- [ASSIGNMENT] All records are to be restated exactly, each line as it reads.

- [SUPPLIED DATA]

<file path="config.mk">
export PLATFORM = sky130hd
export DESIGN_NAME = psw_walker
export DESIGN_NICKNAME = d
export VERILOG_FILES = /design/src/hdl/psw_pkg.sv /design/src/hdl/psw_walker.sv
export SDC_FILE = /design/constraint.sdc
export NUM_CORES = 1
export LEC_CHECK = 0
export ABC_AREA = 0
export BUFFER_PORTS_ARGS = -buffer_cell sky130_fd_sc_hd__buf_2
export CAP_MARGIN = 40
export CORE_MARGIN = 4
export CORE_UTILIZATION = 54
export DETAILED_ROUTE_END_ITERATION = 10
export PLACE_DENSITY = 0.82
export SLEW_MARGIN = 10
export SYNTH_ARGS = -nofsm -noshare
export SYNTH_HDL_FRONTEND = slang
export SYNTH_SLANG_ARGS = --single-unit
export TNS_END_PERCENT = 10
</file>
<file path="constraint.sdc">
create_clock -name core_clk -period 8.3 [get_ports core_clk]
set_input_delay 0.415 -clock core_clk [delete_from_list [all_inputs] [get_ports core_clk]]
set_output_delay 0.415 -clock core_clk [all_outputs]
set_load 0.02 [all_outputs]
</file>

- [SOLVED PROBLEM]
<file path="config.mk">
export PLATFORM = sky130hd
export DESIGN_NAME = psw_walker
export DESIGN_NICKNAME = d
export VERILOG_FILES = /design/src/hdl/psw_pkg.sv /design/src/hdl/psw_walker.sv
export SDC_FILE = /design/constraint.sdc
export NUM_CORES = 1
export LEC_CHECK = 0
export ABC_AREA = 0
export BUFFER_PORTS_ARGS = -buffer_cell sky130_fd_sc_hd__buf_2
export CAP_MARGIN = 40
export CORE_MARGIN = 4
export CORE_UTILIZATION = 54
export DETAILED_ROUTE_END_ITERATION = 10
export PLACE_DENSITY = 0.82
export SLEW_MARGIN = 10
export SYNTH_ARGS = -nofsm -noshare
export SYNTH_HDL_FRONTEND = slang
export SYNTH_SLANG_ARGS = --single-unit
export TNS_END_PERCENT = 10
</file>
<file path="constraint.sdc">
create_clock -name core_clk -period 8.3 [get_ports core_clk]
set_input_delay 0.415 -clock core_clk [delete_from_list [all_inputs] [get_ports core_clk]]
set_output_delay 0.415 -clock core_clk [all_outputs]
set_load 0.02 [all_outputs]
</file>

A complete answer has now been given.